Any Galera documentation about limitations will state that tables must have primary keys. They state that DELETEs are unsupported and other DMLs could have unwanted side-effects such as inconsistent ordering: rows can appear in different order on different nodes in your cluster.
If you are not actively relying on row orders, this could seem acceptable. Deletes seem to be working when doing a quick test, and it is replicated. Especially when the table schema is from an existing solution such as Magento or Hybris: the cost to adapt the schema seems higher than the risk associated with some missing primary key.
After all, what is the risk, exactly?
The risk of lacking primary keys
As every documentation stated, the most impacting risk is on DELETEs. On the source node, the DELETE will execute without issues.
The issue is on the replication side. This is not due to any Galera internal, this is a row-based replication limitation, and there have been writings on this, like Attack No-PK Replication Lag with MySQL/Percona Server 8 Invisible Columns.
On asynchronous primary-replica setups, a DELETE without a primary key will cause a severe lag, which is already a risk for your data redundancy and high availability. Your replicas will be out of sync, so any read-write split mechanism will lead you to read obsolete data on your replicas. Your primary stays unaffected.
Though on a Galera cluster, the risk is severely aggravated due to the semi-synchronous features: flow control and certification.
On a large table, any massive DELETE can lead to a completely blocked cluster with every transaction stuck with this state:
1 | wsrep: initiating replication for write set |
Story of a production recurrent failure
A simple table was used to record “raw” customer transactions made through external processes. The table would grow every week.

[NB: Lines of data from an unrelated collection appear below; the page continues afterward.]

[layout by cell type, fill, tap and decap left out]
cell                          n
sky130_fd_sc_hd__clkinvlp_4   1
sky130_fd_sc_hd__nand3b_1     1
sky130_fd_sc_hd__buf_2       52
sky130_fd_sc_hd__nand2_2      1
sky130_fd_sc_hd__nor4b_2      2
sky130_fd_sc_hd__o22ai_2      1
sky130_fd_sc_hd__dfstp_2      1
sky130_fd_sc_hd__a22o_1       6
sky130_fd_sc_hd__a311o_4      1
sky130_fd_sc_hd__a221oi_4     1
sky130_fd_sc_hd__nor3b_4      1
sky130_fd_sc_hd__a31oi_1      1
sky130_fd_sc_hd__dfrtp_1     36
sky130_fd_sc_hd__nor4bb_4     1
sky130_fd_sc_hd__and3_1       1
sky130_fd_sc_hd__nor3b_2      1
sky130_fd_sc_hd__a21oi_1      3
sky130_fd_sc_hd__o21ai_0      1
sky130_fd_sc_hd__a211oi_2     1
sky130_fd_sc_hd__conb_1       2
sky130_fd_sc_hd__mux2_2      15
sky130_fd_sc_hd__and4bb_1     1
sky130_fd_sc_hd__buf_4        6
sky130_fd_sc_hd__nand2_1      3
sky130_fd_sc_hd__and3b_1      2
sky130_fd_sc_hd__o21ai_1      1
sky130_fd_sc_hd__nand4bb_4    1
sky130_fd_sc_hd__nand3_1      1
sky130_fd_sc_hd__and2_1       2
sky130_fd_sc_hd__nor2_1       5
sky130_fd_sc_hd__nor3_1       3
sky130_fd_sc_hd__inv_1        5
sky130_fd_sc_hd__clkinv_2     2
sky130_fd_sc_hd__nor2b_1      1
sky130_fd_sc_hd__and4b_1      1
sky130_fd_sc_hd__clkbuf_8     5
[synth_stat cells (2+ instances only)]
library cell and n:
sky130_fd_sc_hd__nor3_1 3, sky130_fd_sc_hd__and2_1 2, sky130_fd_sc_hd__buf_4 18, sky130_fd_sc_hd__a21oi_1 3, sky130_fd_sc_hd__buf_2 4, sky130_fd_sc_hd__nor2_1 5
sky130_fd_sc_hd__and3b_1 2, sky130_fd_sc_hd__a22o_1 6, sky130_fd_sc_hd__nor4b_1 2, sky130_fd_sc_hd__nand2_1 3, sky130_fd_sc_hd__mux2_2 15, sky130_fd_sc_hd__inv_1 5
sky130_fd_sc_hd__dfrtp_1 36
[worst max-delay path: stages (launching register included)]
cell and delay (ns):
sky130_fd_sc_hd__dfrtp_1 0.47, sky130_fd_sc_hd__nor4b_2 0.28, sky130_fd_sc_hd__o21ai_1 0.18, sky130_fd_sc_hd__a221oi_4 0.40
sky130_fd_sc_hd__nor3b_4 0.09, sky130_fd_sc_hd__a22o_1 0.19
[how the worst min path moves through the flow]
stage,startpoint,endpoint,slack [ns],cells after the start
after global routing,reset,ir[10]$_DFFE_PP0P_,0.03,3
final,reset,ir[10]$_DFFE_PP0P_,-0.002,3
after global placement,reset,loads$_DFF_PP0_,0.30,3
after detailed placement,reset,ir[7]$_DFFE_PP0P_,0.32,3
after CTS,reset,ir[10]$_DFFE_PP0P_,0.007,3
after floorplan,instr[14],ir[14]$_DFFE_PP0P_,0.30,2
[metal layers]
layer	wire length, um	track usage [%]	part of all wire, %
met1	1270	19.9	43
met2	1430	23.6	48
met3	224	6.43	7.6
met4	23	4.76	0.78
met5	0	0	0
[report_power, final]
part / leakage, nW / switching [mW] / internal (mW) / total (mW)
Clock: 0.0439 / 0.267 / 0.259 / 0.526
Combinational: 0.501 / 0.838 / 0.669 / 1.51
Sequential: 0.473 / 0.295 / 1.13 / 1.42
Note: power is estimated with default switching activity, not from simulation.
**config.mk**
```make
export PLATFORM = sky130hd
export DESIGN_NAME = multicycle_control
export DESIGN_NICKNAME = d
export VERILOG_FILES = /design/src/rtl/mips_pkg.sv /design/src/rtl/mc_output_decode.sv /design/src/rtl/multicycle_control.sv
export SDC_FILE = /design/constraint.sdc
export NUM_CORES = 1
export LEC_CHECK = 0
export CORE_MARGIN = 8
export CORE_UTILIZATION = 37
export DETAILED_ROUTE_END_ITERATION = 7
export PLACE_DENSITY = 0.74
export SYNTH_ARGS = -nofsm -noshare
export SYNTH_HDL_FRONTEND = slang
export SYNTH_SLANG_ARGS = --single-unit
export TNS_END_PERCENT = 1
```
**constraint.sdc**
```tcl
create_clock -name clk -period 1.52 [get_ports clk]
set_clock_uncertainty 0.05 [all_clocks]
set_input_delay 0.152 -clock clk [delete_from_list [all_inputs] [get_ports clk]]
set_output_delay 0.152 -clock clk [all_outputs]
set_load 0.03 [all_outputs]
```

Batches would run, and each row is read to be properly integrated into the regular tables. Then, the whole table would be emptied.
At first, this was a minor system, with thousands of rows at most, so it was running smoothly for years. Thousands became millions thanks to a great marketing campaign someday, and that’s how the problems started. Because an ORM was used, emptying the table actually was:
1 | DELETE FROM table; |
Instead of a proper:
1 | TRUNCATE table; |
Some specificities worth noting:
- Only one node served writes.
- The flow control limit was already set at 100000 to relieve replication of some of its semi-synchronous constraints.

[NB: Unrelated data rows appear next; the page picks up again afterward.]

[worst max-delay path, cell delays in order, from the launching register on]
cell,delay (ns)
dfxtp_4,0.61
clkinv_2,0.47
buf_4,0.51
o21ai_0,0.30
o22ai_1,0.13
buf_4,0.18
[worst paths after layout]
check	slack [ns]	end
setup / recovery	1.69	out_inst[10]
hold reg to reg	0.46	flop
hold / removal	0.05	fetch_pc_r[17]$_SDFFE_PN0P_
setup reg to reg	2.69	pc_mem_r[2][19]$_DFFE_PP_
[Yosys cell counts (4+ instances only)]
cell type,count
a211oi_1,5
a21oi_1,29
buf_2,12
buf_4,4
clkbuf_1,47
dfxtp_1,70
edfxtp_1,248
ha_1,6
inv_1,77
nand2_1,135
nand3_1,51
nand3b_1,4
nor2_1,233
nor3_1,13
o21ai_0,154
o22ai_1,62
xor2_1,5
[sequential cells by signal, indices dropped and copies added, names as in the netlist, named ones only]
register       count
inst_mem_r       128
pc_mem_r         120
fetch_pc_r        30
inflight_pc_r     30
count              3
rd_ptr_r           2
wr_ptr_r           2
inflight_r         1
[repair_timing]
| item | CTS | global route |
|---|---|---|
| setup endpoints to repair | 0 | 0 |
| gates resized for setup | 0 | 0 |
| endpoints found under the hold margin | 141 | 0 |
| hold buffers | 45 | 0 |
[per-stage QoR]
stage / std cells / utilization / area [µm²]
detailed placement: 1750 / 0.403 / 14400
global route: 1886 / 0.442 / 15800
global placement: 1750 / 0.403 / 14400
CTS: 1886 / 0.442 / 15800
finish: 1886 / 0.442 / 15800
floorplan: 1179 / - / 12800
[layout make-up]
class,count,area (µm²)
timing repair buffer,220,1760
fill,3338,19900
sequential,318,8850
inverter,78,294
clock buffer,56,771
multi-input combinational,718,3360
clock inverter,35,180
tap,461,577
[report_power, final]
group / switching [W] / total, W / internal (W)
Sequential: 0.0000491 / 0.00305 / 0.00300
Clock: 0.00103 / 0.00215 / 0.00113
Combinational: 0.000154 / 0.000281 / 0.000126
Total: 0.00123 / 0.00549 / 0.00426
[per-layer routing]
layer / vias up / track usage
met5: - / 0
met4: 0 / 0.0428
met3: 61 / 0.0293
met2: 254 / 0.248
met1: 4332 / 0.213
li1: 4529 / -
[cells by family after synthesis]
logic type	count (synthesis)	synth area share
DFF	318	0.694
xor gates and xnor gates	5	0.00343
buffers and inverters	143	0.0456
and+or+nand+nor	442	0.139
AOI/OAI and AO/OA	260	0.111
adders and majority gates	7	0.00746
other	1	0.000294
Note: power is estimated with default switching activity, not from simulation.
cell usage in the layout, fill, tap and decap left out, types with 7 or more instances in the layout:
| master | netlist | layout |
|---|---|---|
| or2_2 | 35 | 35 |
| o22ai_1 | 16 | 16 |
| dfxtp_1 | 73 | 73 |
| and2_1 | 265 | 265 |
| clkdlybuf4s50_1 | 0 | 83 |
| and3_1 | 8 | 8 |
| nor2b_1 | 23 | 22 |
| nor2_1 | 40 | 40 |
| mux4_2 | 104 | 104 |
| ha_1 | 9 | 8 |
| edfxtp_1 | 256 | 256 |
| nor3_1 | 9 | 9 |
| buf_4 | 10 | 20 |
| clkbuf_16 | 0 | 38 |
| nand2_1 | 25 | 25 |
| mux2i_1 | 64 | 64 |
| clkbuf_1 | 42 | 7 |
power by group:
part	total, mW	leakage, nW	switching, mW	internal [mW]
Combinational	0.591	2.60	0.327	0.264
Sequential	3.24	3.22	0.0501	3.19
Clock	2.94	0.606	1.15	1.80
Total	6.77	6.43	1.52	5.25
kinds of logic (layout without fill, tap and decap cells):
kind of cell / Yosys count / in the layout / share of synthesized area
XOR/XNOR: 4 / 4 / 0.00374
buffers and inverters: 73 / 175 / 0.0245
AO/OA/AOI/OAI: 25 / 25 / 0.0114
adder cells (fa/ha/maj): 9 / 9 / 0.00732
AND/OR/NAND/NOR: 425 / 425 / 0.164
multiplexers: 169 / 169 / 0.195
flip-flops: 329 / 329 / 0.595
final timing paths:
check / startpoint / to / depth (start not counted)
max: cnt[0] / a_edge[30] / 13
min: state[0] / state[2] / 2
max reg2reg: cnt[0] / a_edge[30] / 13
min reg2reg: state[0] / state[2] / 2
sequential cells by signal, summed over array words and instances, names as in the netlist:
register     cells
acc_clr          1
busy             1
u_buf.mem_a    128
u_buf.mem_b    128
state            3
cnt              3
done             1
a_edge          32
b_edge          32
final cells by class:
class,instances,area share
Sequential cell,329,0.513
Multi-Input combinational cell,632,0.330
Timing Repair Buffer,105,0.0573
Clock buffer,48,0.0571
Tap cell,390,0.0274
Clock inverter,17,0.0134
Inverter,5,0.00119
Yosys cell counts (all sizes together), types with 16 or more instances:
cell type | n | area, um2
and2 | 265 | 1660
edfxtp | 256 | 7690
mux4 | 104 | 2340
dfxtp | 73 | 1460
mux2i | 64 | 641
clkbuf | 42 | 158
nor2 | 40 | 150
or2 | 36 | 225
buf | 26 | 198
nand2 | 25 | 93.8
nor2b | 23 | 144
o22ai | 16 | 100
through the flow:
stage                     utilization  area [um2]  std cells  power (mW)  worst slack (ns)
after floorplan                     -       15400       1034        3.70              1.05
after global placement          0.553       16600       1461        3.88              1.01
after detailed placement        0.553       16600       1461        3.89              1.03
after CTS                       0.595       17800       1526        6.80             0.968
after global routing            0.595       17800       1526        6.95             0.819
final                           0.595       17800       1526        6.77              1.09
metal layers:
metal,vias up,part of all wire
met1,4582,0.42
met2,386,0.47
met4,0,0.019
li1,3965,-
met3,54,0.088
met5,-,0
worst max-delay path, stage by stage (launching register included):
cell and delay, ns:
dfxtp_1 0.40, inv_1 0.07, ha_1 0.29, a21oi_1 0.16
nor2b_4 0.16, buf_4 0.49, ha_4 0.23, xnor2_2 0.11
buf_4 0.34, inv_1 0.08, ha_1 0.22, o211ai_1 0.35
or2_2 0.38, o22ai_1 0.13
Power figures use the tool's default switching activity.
## config.mk

```make
export PLATFORM = sky130hd
export DESIGN_NAME = uart_tx_sched
export DESIGN_NICKNAME = d
export VERILOG_FILES = /design/src/rtl/uart_pkg.sv /design/src/rtl/rr_arbiter.sv /design/src/rtl/uart_tx_sched.sv
export SDC_FILE = /design/constraint.sdc
export NUM_CORES = 1
export LEC_CHECK = 0
export BUFFER_PORTS_ARGS = -buffer_cell sky130_fd_sc_hd__buf_2
export CORE_MARGIN = 1
export CORE_UTILIZATION = 58
export CTS_CLUSTER_DIAMETER = 200
export DETAILED_ROUTE_END_ITERATION = 8
export PLACE_DENSITY_LB_ADDON = 0.3
export SETUP_SLACK_MARGIN = 0.1
export SYNTH_ARGS = -nofsm -noshare
export SYNTH_HDL_FRONTEND = slang
export SYNTH_SLANG_ARGS = --single-unit
```

## constraint.sdc

```tcl
create_clock -name clk_i -period 6.35 [get_ports clk_i]
set_input_delay 0.3175 -clock clk_i [delete_from_list [all_inputs] [get_ports clk_i]]
set_output_delay 0.3175 -clock clk_i [all_outputs]
set_load 0.02 [all_outputs]
```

- Hardware was generous, with 60+ GBs of RAM and NVMe disks.
The DELETE was launched every Saturday night, and the symptoms were:
- A painfully slow performance on the whole cluster during the weekend
- Every transaction was blocked on Mondays on “wsrep: initiating replication for write set” for hours. Waiting was not helping, it did not seem to improve on its own.
- Trying to stop “replica” nodes would hang indefinitely.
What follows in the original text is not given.